Sebenarnya, di Enrekang, kabupaten yang terletak antara kilometer 196 dan kilometer 281 di utara Kota Makassar ini, banyak destinasi yang bisa dikunjungi. Ada goa, air terjun tebing batu dan lainnya.

Hanya saja, dari sekian destinasi alam itu, Buttu Kabobong—atau disebut dengan Gunung Nona ini—yang paling banyak dikunjungi wisatawan. Apalagi lokasinya tepat berada di pinggir jalan utama Jl Poros Baru Enrekang—Tana Toraja. Sehingga mudah dijangkau, tinggal menepikan kendaraan saja. Gratis pula.

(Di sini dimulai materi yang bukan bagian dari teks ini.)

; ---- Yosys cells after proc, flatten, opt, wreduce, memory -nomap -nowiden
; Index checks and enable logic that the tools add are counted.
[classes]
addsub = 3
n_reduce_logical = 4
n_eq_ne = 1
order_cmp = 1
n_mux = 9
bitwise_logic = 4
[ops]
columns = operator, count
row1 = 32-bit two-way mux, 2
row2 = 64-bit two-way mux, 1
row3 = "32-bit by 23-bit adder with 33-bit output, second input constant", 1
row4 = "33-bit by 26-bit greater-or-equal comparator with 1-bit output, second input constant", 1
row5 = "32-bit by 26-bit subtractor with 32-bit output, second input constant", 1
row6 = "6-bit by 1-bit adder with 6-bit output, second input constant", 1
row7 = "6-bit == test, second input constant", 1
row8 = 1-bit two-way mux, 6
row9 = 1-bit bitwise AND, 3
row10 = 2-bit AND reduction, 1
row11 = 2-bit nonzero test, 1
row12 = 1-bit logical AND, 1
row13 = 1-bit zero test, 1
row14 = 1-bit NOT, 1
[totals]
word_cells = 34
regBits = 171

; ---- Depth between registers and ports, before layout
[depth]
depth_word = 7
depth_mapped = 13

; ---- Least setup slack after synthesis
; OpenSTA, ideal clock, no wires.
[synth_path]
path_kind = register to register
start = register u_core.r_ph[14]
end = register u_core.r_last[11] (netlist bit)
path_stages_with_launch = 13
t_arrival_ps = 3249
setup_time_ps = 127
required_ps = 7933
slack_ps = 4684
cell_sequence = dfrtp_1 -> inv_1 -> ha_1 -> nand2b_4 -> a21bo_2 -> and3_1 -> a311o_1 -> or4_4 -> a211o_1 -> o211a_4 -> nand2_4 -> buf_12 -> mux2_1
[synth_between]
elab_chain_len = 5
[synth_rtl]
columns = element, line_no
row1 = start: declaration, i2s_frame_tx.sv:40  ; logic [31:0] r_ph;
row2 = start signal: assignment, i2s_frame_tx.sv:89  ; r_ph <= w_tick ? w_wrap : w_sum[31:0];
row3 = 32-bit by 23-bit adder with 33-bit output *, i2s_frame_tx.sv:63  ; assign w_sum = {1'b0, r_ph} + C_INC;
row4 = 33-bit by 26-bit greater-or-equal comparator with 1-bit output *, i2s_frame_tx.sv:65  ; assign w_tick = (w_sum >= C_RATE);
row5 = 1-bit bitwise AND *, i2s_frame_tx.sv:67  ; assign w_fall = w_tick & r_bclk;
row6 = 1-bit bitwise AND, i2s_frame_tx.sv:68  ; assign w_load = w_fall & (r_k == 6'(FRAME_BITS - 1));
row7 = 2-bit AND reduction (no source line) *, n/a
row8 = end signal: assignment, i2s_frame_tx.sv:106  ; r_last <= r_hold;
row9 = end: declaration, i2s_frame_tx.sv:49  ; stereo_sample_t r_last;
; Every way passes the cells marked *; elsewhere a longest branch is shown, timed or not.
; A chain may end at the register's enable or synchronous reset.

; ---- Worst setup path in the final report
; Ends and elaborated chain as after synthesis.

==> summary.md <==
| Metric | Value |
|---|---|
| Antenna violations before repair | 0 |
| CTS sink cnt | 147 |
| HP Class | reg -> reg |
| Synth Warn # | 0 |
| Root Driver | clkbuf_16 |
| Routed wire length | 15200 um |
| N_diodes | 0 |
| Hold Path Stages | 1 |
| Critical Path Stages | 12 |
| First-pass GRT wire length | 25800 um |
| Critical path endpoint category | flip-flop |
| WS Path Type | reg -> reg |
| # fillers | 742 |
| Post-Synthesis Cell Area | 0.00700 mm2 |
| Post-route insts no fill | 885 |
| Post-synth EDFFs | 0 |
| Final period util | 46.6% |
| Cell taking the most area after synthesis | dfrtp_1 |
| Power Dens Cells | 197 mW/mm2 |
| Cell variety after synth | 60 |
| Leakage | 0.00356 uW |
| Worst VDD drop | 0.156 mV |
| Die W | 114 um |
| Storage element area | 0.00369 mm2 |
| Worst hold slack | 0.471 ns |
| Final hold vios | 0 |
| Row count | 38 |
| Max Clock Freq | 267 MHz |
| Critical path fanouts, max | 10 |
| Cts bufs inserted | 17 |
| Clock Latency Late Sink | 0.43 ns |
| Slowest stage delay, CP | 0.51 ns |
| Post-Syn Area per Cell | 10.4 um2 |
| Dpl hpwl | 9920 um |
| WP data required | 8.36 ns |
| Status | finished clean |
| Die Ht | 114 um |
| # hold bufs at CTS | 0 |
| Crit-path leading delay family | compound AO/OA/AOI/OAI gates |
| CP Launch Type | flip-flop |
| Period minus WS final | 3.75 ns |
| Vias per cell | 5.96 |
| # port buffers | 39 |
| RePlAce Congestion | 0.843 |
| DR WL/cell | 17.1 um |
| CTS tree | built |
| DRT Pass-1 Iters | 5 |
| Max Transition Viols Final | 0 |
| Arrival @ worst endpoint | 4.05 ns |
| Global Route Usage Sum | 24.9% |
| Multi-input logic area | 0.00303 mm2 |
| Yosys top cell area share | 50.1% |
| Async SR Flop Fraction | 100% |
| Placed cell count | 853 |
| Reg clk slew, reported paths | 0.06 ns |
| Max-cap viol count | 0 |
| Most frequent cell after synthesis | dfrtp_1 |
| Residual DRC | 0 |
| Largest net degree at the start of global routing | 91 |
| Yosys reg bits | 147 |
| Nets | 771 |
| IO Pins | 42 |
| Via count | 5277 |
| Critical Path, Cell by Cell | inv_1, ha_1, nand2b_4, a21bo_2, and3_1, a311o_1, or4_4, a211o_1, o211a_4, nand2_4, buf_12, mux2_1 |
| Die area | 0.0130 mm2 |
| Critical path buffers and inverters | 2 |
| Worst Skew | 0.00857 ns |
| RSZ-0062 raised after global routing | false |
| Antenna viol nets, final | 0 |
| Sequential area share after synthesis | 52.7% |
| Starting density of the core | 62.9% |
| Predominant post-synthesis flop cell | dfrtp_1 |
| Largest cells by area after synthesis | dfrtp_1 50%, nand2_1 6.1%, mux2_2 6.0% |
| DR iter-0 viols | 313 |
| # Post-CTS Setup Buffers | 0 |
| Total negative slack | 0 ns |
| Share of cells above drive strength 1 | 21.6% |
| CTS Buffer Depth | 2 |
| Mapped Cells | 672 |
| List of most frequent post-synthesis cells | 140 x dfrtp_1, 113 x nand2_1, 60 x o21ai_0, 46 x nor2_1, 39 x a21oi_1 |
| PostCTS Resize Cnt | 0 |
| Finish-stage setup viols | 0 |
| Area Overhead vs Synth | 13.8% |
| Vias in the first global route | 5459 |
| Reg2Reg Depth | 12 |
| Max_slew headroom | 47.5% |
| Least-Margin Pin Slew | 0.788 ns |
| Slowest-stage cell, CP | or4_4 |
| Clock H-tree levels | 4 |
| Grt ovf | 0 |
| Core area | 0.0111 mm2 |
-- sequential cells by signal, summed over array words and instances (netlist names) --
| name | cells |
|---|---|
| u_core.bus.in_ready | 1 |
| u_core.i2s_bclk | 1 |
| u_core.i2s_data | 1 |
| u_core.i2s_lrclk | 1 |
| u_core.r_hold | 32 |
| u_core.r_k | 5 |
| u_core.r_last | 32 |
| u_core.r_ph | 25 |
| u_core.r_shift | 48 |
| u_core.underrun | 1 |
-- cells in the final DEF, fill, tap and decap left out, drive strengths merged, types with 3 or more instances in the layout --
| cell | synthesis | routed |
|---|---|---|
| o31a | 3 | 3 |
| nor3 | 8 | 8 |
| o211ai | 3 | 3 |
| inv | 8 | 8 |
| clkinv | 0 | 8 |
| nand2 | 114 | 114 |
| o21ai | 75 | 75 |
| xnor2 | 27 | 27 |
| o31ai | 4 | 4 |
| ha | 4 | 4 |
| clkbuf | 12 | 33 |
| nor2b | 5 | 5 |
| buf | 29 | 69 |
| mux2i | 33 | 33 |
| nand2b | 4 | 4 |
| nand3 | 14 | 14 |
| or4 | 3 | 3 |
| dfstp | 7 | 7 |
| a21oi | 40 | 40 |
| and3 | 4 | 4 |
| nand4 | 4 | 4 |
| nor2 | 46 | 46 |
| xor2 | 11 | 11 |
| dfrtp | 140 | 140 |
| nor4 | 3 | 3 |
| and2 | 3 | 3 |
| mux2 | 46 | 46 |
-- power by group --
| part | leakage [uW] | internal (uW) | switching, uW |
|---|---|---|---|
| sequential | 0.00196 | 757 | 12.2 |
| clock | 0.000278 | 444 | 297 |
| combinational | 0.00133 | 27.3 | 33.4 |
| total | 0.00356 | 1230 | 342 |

Mengapa Gunung Nona cukup memikat wisatawan? Salah satu alasan karena gunung ini bentuknya unik. Bisa dikatakan menyerupai kelamin manusia. Posisi gundukan tanah dan belahan, tepat di tengah-tengah. Bila kita memandang lurus arah jam 12, tampak jelas, Gunung Nona berada. Ya, rasa penasaran akhirnya terbalas, terpuaskan oleh pemandangan Gunung Nona yang eksotik.

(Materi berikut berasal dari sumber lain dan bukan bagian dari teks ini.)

<file path="src/rtl/fpu_pkg.sv">
// Shared definitions for the FPU issue controller: opcodes, exception bit
// positions, the controller state encoding and a one-hot helper.
package fpu_pkg;

   localparam logic [3:0] OP_ADD = 4'b0001;
   localparam logic [3:0] OP_SUB = 4'b0010;
   localparam logic [3:0] OP_MUL = 4'b0100;
   localparam logic [3:0] OP_CVT = 4'b1000;

   localparam int EXC_INVALID   = 4;
   localparam int EXC_DIVZERO   = 3;
   localparam int EXC_OVERFLOW  = 2;
   localparam int EXC_UNDERFLOW = 1;
   localparam int EXC_INEXACT   = 0;

   localparam int CNT_W = 8;

   typedef enum logic [1:0] {
      IDLE  = 2'd0,
      ISSUE = 2'd1,
      WAIT  = 2'd2,
      HOLD  = 2'd3
   } fpu_state_e;

   function automatic logic is_onehot4(input logic [3:0] op);
      return (op != 4'b0000) && ((op & (op - 4'd1)) == 4'b0000);
   endfunction

endpackage

</file>
<file path="src/rtl/fpu_lat_counter.sv">
// Loadable down-counter tracking remaining execution-unit latency.
// zero_next flags the final cycle: the next decrement reaches zero.
module fpu_lat_counter #(
   parameter int W = 8
) (
   input  logic         clk,
   input  logic         rst_n,
   input  logic         load,
   input  logic [W-1:0] load_val,
   input  logic         dec,
   output logic [W-1:0] count,
   output logic         zero_next
);

   always_ff @(posedge clk or negedge rst_n) begin
      if (!rst_n) begin
         count <= '0;
      end else if (load) begin
         count <= load_val;
      end else if (dec && (count != '0)) begin
         count <= count - W'(1);
      end
   end

   assign zero_next = (count == W'(1));

endmodule

</file>
<file path="src/rtl/fpu_issue_ctrl.sv">
// Single-outstanding issue controller: accepts one FPU request, pulses the
// matching unit enable, waits out its latency and holds the captured result.
module fpu_issue_ctrl
   import fpu_pkg::*;
#(
   parameter int LAT_ADD = 1,
   parameter int LAT_MUL = 2,
   parameter int LAT_CVT = 1
) (
   input  logic        clk,
   input  logic        rst_n,
   input  logic        in_valid,
   output logic        in_ready,
   input  logic [3:0]  in_op,
   input  logic [15:0] in_a,
   input  logic [15:0] in_b,
   output logic [3:0]  ena,
   output logic [15:0] float_a,
   output logic [15:0] float_b,
   input  logic [31:0] res_data,
   input  logic [4:0]  res_exc,
   output logic        out_valid,
   input  logic        out_ready,
   output logic [31:0] out_data,
   output logic [4:0]  out_exc,
   output logic [4:0]  sticky_exc,
   input  logic        clr_sticky,
   output fpu_state_e  dbg_state
);

   fpu_state_e       state;
   logic [CNT_W-1:0] lat_sel;
   logic [CNT_W-1:0] cnt;
   logic             cnt_zero_next;
   logic             out_hs;

   // Handshake: a transfer happens on any cycle where valid and ready are
   // both high; valid never depends on ready, and only IDLE/HOLD offer them.
   assign in_ready  = (state == IDLE);
   assign out_valid = (state == HOLD);
   assign out_hs    = out_valid && out_ready;
   assign dbg_state = state;

   // ena still carries the latched opcode during ISSUE, so it selects latency.
   always_comb begin
      lat_sel = CNT_W'(LAT_ADD);
      case (ena)
         OP_MUL:  lat_sel = CNT_W'(LAT_MUL);
         OP_CVT:  lat_sel = CNT_W'(LAT_CVT);
         default: lat_sel = CNT_W'(LAT_ADD);
      endcase
   end

   fpu_lat_counter #(.W(CNT_W)) u_lat_counter (
      .clk       (clk),
      .rst_n     (rst_n),
      .load      (state == ISSUE),
      .load_val  (lat_sel),
      .dec       (state == WAIT),
      .count     (cnt),
      .zero_next (cnt_zero_next)
   );

   always_ff @(posedge clk or negedge rst_n) begin
      if (!rst_n) begin
         state      <= IDLE;
         ena        <= '0;
         float_a    <= '0;
         float_b    <= '0;
         out_data   <= '0;
         out_exc    <= '0;
         sticky_exc <= '0;
      end else begin
         case (state)
            IDLE: begin
               if (in_valid) begin
                  if (is_onehot4(in_op)) begin
                     ena     <= in_op;
                     float_a <= in_a;
                     float_b <= in_b;
                     state   <= ISSUE;
                  end else begin
                     out_data             <= '0;
                     out_exc              <= '0;
                     out_exc[EXC_INVALID] <= 1'b1;
                     state                <= HOLD;
                  end
               end
            end
            ISSUE: begin
               ena   <= '0;
               state <= WAIT;
            end
            WAIT: begin
               if (cnt_zero_next) begin
                  out_data <= res_data;
                  out_exc  <= res_exc;
                  state    <= HOLD;
               end
            end
            HOLD: begin
               if (out_ready) state <= IDLE;
            end
            default: state <= IDLE;
         endcase

         // A clear that coincides with a handshake keeps only that result's flags.
         if (clr_sticky) begin
            sticky_exc <= out_hs ? out_exc : '0;
         end else if (out_hs) begin
            sticky_exc <= sticky_exc | out_exc;
         end
      end
   end

endmodule
</file>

Kiri kanan terdapat hamparan atau gundukan bukit-bukit hijau bak hamparan permadani. Sejauh mata memandang, hijau dengan gundukan tanah memanjang serta menjulang. Untuk memanjakan wisatawan, di sini kita bisa menikmati berbagai macam hidangan, baika makanan maupun minuman.

Sayang pihak pengelola belum banyak membuat spot-spot khusus untuk selfie seperti layaknya lokasi wisata pegunungan di daerah lain. Disini juga pengunjung mesti berhati-hati, karena pembatas hanya bentangan besi holo bercat hitam setinggi 120 sentimeter. Di ujung pembatas itu, tentu saja jurang menganga yang sangat dalam. (bersambung)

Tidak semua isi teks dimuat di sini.